If you've got the charm, loquaciousness and skill to sell iceboxes to Eskimos, what the heck are you doing in IT? You should be raking in commissions on the vendor side. But if you truly happen to be a gifted salesperson for internal IT initiatives, chances are your problem is expectations management. You do such a fine job selling that the actual implementation ends up as either an unhappy anticlimax or a bitter disappointment. Not good.

The most effective IT executives I've observed have learned (usually the hard way) that the pursuit of buy-in is a chimera. What works is subtler but demonstrably more powerful: Turn the IT client into a sales partner. Get the client to sell with you instead of buying from you.

That means don't waste time trying to persuade someone to adopt your idea or implement your app. Instead, figure out ways to get people to help sell that idea or implementation to someone else. Former Apple exec and current venture capitalist Guy Kawasaki has called this "turning customers into evangelists". I call it "turning customers into VARs" - value-added resellers. IT clients and customers should be viewed - and treated - as resellers of IT's systems, services and reputation, not just as customers.

Consequently, IT should never be driving a CRM or sales account management system implementation within the enterprise. Never. Instead, IT should be getting the sales and marketing heads to champion those initiatives with IT's open - but clearly subordinate - support.
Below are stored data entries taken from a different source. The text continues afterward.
===== src/flat_wrapper.sv =====
// flat-port wrapper written by rule: the top's interface ports become plain ports
module i2s_rx_frame_fifo_flat 
#(
  parameter int WORD_WIDTH = 16,
  parameter int FIFO_DEPTH = 4
)
  (clk_i, rst_i, bus_data_i, bus_lr_chnl_i, bus_write_i, bus_clr_i, bus_frame_ready_i, bus_frame_left_o, bus_frame_right_o, bus_frame_valid_o, bus_count_o, bus_sync_err_o, bus_overflow_o);
  i2s_rx_frame_fifo_if #(.WORD_WIDTH(WORD_WIDTH), .FIFO_DEPTH(FIFO_DEPTH)) bus_i ();
  input  logic clk_i;
  input  logic rst_i;
  input wire logic [$bits(bus_i.data_i)-1:0] bus_data_i;
  input wire logic [$bits(bus_i.lr_chnl_i)-1:0] bus_lr_chnl_i;
  input wire logic [$bits(bus_i.write_i)-1:0] bus_write_i;
  input wire logic [$bits(bus_i.clr_i)-1:0] bus_clr_i;
  input wire logic [$bits(bus_i.frame_ready_i)-1:0] bus_frame_ready_i;
  output wire logic [$bits(bus_i.frame_left_o)-1:0] bus_frame_left_o;
  output wire logic [$bits(bus_i.frame_right_o)-1:0] bus_frame_right_o;
  output wire logic [$bits(bus_i.frame_valid_o)-1:0] bus_frame_valid_o;
  output wire logic [$bits(bus_i.count_o)-1:0] bus_count_o;
  output wire logic [$bits(bus_i.sync_err_o)-1:0] bus_sync_err_o;
  output wire logic [$bits(bus_i.overflow_o)-1:0] bus_overflow_o;
  assign bus_i.data_i = bus_data_i;
  assign bus_i.lr_chnl_i = bus_lr_chnl_i;
  assign bus_i.write_i = bus_write_i;
  assign bus_i.clr_i = bus_clr_i;
  assign bus_i.frame_ready_i = bus_frame_ready_i;
  assign bus_frame_left_o = bus_i.frame_left_o;
  assign bus_frame_right_o = bus_i.frame_right_o;
  assign bus_frame_valid_o = bus_i.frame_valid_o;
  assign bus_count_o = bus_i.count_o;
  assign bus_sync_err_o = bus_i.sync_err_o;
  assign bus_overflow_o = bus_i.overflow_o;
  i2s_rx_frame_fifo #(.WORD_WIDTH(WORD_WIDTH), .FIFO_DEPTH(FIFO_DEPTH)) u_core (.clk_i(clk_i), .rst_i(rst_i), .bus(bus_i));
endmodule
--- src/rtl/fix_sat.sv ---
// Combinational symmetric clamp from a wide accumulator to the
// Q(INT_BITS).(FRAC_BITS) result format, flagging when the clamp applies.
module fix_sat
  import fix_pkg::*;
#(
  parameter int INT_BITS  = 4,
  parameter int FRAC_BITS = 30,
  parameter int IN_W      = 48,
  localparam int OUT_W    = total_bits_f(INT_BITS, FRAC_BITS)
) (
  input  logic signed [IN_W-1:0]  val_i,
  output logic signed [OUT_W-1:0] sat_o,
  output logic                    ovf_o
);

  localparam logic signed [OUT_W-1:0] SAT_MAX = OUT_W'(sat_max_f(INT_BITS, FRAC_BITS));
  localparam logic signed [OUT_W-1:0] SAT_MIN = OUT_W'(sat_min_f(INT_BITS, FRAC_BITS));

  logic [IN_W-OUT_W:0] hi;
  logic                in_range;

  // Value fits when all bits from the output sign upward agree, excluding the
  // reserved most-negative code (ones above, all zeros below).
  always_comb begin
    hi       = val_i[IN_W-1:OUT_W-1];
    in_range = (hi == '0) || ((hi == '1) && (val_i[OUT_W-2:0] != '0));
    ovf_o    = !in_range;
    if (in_range) begin
      sat_o = val_i[OUT_W-1:0];
    end else if (val_i[IN_W-1]) begin
      sat_o = SAT_MIN;
    end else begin
      sat_o = SAT_MAX;
    end
  end

endmodule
The truest test? The CIO shouldn't be making the CRM case before the CFO and the CEO - that's marketing's job; that's sales' job. The CIO should be the person most responsible for making it easy for sales and marketing to make that case.

Don't Lead, Enable

What does enabling sales look like? A talented Webmaster rigged up an internal Salesforce.com account management knockoff for his division's sales teams. Within six months, the salespeople wanted a bit more support and functionality from the bootlegged ASP. Their boss went to IT for money and manpower. The CIO heard about it.
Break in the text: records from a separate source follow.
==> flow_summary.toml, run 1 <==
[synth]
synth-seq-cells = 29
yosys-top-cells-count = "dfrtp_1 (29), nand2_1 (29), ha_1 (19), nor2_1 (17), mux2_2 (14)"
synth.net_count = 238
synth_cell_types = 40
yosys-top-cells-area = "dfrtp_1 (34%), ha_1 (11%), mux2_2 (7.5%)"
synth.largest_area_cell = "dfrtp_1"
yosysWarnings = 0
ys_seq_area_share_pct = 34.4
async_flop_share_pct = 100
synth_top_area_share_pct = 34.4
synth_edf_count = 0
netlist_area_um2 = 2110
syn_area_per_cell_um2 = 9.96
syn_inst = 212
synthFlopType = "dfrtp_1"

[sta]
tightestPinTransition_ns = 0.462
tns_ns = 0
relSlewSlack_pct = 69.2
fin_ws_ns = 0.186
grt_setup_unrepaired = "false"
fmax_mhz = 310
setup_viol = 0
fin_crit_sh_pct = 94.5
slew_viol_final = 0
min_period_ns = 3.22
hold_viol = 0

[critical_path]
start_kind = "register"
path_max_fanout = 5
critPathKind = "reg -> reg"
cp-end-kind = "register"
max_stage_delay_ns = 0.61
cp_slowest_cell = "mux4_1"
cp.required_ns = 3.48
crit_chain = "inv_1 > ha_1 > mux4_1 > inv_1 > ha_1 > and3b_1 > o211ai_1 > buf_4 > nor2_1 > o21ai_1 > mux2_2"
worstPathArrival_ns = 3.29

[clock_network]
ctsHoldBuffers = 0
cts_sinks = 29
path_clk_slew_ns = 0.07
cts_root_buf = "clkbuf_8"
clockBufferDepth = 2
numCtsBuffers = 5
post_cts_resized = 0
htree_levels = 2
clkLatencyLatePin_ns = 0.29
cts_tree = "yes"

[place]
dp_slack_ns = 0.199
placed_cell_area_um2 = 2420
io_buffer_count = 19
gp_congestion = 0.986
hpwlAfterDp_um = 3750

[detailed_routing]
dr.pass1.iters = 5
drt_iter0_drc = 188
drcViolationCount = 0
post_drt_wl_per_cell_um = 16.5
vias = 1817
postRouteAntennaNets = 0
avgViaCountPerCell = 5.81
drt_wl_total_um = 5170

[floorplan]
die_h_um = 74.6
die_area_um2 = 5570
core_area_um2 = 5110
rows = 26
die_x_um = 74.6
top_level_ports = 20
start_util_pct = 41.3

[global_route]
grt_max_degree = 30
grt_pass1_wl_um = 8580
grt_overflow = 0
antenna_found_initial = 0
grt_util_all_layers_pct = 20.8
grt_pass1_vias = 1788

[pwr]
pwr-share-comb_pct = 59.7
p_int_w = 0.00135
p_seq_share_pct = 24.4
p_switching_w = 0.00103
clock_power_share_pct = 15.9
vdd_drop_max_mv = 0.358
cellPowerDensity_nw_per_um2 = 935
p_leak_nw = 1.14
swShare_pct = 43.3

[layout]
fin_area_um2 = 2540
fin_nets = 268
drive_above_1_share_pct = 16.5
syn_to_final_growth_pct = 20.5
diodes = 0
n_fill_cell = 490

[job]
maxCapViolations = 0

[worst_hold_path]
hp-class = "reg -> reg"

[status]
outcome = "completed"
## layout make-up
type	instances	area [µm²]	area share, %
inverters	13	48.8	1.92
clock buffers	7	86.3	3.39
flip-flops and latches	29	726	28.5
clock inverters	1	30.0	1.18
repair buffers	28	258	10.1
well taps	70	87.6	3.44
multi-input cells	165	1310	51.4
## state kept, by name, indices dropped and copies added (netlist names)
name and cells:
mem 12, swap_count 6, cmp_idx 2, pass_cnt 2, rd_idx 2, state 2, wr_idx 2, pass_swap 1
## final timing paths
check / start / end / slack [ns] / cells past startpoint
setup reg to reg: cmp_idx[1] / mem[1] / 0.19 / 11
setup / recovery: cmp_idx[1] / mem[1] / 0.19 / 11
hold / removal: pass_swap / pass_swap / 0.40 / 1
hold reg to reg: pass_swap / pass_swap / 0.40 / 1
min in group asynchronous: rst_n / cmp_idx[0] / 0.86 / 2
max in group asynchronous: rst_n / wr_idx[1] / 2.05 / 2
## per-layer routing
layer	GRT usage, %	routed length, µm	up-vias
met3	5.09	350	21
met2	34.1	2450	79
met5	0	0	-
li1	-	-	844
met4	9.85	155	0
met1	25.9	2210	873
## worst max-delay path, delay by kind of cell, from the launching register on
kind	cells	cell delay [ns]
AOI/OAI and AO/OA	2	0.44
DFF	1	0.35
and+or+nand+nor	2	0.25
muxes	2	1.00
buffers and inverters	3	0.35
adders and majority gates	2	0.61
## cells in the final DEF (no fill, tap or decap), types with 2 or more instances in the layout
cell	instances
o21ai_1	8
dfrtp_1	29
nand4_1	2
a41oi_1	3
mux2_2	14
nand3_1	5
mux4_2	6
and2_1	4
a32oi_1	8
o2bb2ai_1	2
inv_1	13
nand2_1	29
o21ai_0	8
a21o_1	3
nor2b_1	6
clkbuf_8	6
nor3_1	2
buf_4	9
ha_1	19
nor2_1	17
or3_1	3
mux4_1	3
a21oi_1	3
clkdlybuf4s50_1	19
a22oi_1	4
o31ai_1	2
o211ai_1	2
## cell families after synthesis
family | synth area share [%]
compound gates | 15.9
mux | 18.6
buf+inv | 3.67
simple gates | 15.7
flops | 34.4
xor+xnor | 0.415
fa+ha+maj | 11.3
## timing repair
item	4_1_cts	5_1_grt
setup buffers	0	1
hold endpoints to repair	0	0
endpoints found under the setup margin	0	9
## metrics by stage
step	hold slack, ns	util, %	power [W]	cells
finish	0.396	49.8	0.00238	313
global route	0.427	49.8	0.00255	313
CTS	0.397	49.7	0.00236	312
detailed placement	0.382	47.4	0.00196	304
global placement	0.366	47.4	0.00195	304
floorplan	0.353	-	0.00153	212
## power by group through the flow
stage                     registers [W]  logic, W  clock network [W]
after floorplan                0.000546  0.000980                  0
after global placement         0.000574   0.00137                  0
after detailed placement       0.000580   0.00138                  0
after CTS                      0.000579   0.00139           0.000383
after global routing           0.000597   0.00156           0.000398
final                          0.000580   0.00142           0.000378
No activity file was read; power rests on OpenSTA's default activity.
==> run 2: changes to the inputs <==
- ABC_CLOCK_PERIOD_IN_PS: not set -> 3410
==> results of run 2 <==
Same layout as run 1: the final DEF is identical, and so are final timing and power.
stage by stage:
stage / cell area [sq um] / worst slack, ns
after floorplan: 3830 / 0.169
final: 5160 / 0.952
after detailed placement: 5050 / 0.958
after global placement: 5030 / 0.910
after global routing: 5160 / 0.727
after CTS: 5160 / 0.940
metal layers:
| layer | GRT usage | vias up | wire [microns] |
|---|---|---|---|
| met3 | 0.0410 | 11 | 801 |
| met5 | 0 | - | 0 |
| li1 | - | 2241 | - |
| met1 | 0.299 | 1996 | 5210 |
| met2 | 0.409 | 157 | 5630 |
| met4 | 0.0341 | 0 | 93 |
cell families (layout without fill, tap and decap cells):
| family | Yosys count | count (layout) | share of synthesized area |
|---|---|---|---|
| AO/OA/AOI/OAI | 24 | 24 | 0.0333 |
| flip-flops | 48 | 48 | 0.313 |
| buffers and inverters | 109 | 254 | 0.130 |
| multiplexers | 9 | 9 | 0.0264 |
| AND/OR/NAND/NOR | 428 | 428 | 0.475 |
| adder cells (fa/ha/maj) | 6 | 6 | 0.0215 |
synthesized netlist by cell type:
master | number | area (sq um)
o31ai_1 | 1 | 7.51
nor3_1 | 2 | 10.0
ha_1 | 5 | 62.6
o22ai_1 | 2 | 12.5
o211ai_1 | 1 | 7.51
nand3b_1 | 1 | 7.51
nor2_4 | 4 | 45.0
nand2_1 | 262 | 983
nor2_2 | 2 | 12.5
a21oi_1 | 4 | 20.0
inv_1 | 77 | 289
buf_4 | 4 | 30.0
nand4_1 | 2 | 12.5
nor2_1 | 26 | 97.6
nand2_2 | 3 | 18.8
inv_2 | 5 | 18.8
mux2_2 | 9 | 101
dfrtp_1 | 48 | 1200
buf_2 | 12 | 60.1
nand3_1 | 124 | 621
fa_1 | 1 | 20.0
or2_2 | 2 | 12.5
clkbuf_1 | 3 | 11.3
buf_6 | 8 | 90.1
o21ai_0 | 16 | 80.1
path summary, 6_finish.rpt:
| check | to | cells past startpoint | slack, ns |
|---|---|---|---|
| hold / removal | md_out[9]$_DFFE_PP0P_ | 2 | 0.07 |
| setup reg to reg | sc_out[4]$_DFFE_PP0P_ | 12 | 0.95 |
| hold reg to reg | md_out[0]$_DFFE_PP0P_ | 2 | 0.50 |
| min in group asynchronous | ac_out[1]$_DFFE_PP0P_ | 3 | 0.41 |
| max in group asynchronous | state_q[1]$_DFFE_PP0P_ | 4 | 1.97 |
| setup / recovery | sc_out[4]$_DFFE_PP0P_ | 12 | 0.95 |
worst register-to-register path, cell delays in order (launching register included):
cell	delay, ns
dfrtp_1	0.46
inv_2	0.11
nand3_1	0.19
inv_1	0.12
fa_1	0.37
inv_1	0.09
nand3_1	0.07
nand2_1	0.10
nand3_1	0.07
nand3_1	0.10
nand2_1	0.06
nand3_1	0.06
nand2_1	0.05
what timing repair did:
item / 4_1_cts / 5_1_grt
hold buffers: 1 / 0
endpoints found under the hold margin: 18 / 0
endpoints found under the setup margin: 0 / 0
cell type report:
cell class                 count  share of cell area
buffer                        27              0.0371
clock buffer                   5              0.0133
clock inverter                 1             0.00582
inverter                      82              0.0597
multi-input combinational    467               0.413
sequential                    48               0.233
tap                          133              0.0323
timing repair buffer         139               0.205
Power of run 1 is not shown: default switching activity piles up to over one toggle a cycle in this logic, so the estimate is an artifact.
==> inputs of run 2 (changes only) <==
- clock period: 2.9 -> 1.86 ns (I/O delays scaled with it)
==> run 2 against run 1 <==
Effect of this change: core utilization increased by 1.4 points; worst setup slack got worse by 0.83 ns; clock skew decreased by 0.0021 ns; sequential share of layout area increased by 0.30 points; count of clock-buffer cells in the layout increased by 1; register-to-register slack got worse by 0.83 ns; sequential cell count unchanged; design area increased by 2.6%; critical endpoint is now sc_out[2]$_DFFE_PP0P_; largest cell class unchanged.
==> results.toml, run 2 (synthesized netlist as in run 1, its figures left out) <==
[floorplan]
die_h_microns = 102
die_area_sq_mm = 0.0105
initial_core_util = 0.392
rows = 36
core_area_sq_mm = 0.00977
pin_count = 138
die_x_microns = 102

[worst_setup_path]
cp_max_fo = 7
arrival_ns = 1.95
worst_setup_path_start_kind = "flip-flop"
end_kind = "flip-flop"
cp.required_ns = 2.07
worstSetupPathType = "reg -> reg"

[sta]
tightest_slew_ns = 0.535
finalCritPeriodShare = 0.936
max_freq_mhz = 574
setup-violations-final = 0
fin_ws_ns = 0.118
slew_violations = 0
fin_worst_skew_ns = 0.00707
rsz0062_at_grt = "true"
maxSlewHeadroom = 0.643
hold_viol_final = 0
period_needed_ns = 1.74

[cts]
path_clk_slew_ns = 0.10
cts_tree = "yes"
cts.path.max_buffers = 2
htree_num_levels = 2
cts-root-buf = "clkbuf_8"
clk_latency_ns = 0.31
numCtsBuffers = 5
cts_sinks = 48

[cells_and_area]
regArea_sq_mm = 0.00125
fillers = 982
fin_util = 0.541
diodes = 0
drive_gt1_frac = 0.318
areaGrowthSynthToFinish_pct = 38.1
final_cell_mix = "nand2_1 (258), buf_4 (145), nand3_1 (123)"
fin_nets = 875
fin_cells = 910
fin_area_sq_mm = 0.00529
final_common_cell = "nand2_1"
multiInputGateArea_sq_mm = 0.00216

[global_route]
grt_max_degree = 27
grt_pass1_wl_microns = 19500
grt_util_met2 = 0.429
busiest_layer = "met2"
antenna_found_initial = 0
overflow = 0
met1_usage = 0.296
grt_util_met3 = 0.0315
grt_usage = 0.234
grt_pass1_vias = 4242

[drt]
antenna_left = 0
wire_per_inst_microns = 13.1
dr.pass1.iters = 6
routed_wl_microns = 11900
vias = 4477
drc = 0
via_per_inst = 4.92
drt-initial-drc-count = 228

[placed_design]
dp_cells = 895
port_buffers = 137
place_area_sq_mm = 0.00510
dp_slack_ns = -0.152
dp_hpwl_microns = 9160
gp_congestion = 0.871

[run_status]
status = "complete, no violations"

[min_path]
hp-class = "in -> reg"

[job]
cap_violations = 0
===== src/rtl/pipe_register_div.sv =====
// Elastic DEPTH-stage valid/ready pipeline register for the divider datapath.
// Stage 0 loads din or the init seed; bubbles collapse and the pipe supports flush.
module pipe_register_div #(
    parameter int WIDTH = 10,
    parameter int DEPTH = 4
) (
    input  logic                       clk,
    input  logic                       rst,
    input  logic                       in_valid,
    output logic                       in_ready,
    input  logic                       init_load,
    input  logic [WIDTH-1:0]           init,
    input  logic [WIDTH-1:0]           din,
    input  logic                       flush,
    output logic                       out_valid,
    input  logic                       out_ready,
    output logic [WIDTH-1:0]           dout,
    output logic [$clog2(DEPTH+1)-1:0] count
);
    localparam int CW = $clog2(DEPTH+1);

    logic [DEPTH-1:0] v_q, v_d;
    logic [DEPTH-1:0] rdy;
    logic [WIDTH-1:0] data_q [DEPTH];
    logic [WIDTH-1:0] data_d [DEPTH];
    logic [CW-1:0]    count_q, count_d;
    logic             accept, pop;

    // A stage can take a new word if it is empty or anything downstream frees up.
    always_comb begin
        logic chain;
        rdy   = '0;
        chain = out_ready | ~v_q[DEPTH-1];
        rdy[DEPTH-1] = chain;
        for (int k = DEPTH-2; k >= 0; k--) begin
            chain  = chain | ~v_q[k];
            rdy[k] = chain;
        end
    end

    assign in_ready  = rdy[0] & ~flush;
    assign accept    = in_valid & in_ready;
    assign pop       = v_q[DEPTH-1] & out_ready;
    assign out_valid = v_q[DEPTH-1];
    assign dout      = data_q[DEPTH-1];
    assign count     = count_q;

    always_comb begin
        v_d     = v_q;
        data_d  = data_q;
        count_d = count_q + CW'(accept) - CW'(pop);
        if (rdy[0]) begin
            v_d[0] = accept;
            if (accept) begin
                data_d[0] = init_load ? init : din;
            end
        end
        for (int k = 1; k < DEPTH; k++) begin
            if (rdy[k]) begin
                v_d[k] = v_q[k-1];
                if (v_q[k-1]) begin
                    data_d[k] = data_q[k-1];
                end
            end
        end
        // Flush wins over any same-cycle accept or pop.
        if (flush) begin
            v_d     = '0;
            count_d = '0;
        end
    end

    always_ff @(posedge clk or posedge rst) begin
        if (rst) begin
            v_q     <= '0;
            count_q <= '0;
            for (int k = 0; k < DEPTH; k++) begin
                data_q[k] <= '0;
            end
        end else begin
            v_q     <= v_d;
            count_q <= count_d;
            for (int k = 0; k < DEPTH; k++) begin
                data_q[k] <= data_d[k];
            end
        end
    end

endmodule


===== config.mk =====
export PLATFORM = sky130hd
export DESIGN_NAME = pipe_register_div
export DESIGN_NICKNAME = d
export VERILOG_FILES = /design/src/rtl/pipe_register_div.sv
export SDC_FILE = /design/constraint.sdc
export NUM_CORES = 1
export LEC_CHECK = 0
export BUFFER_PORTS_ARGS = -buffer_cell sky130_fd_sc_hd__buf_2
export CORE_AREA = 2 2 77 79
export CTS_CLUSTER_DIAMETER = 120
export DETAILED_ROUTE_END_ITERATION = 8
export DIE_AREA = 0 0 79 81
export PLACE_DENSITY = 0.59
export RECOVER_POWER = 50
export SETUP_SLACK_MARGIN = 0.1
export SYNTH_ARGS = -nofsm -noshare
export SYNTH_HDL_FRONTEND = slang
export SYNTH_SLANG_ARGS = --single-unit

===== constraint.sdc =====
create_clock -name clk -period 3.4 [get_ports clk]
set_clock_uncertainty 0.05 [all_clocks]
set_input_delay 1.02 -clock clk [delete_from_list [all_inputs] [get_ports clk]]
set_output_delay 1.02 -clock clk [all_outputs]
set_load 0.005 [all_outputs]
The creatively opportunistic CIO shrewdly decided to cut a deal. He brought the Webmaster, the sales manager and a couple of the salespeople to the attention of the sales VP to demo their working system. The sales VP was impressed. So the CIO suggested that the sales VP go to the COO and CFO and push for a rollout of an enterprise sales ASP. The CIO would say how impressed IT was with sales' initiative and point to the bootleg ASP as a prototype for a successful system. The sales VP agreed. He did a successful job selling. He didn't buy in to IT; he sold with IT.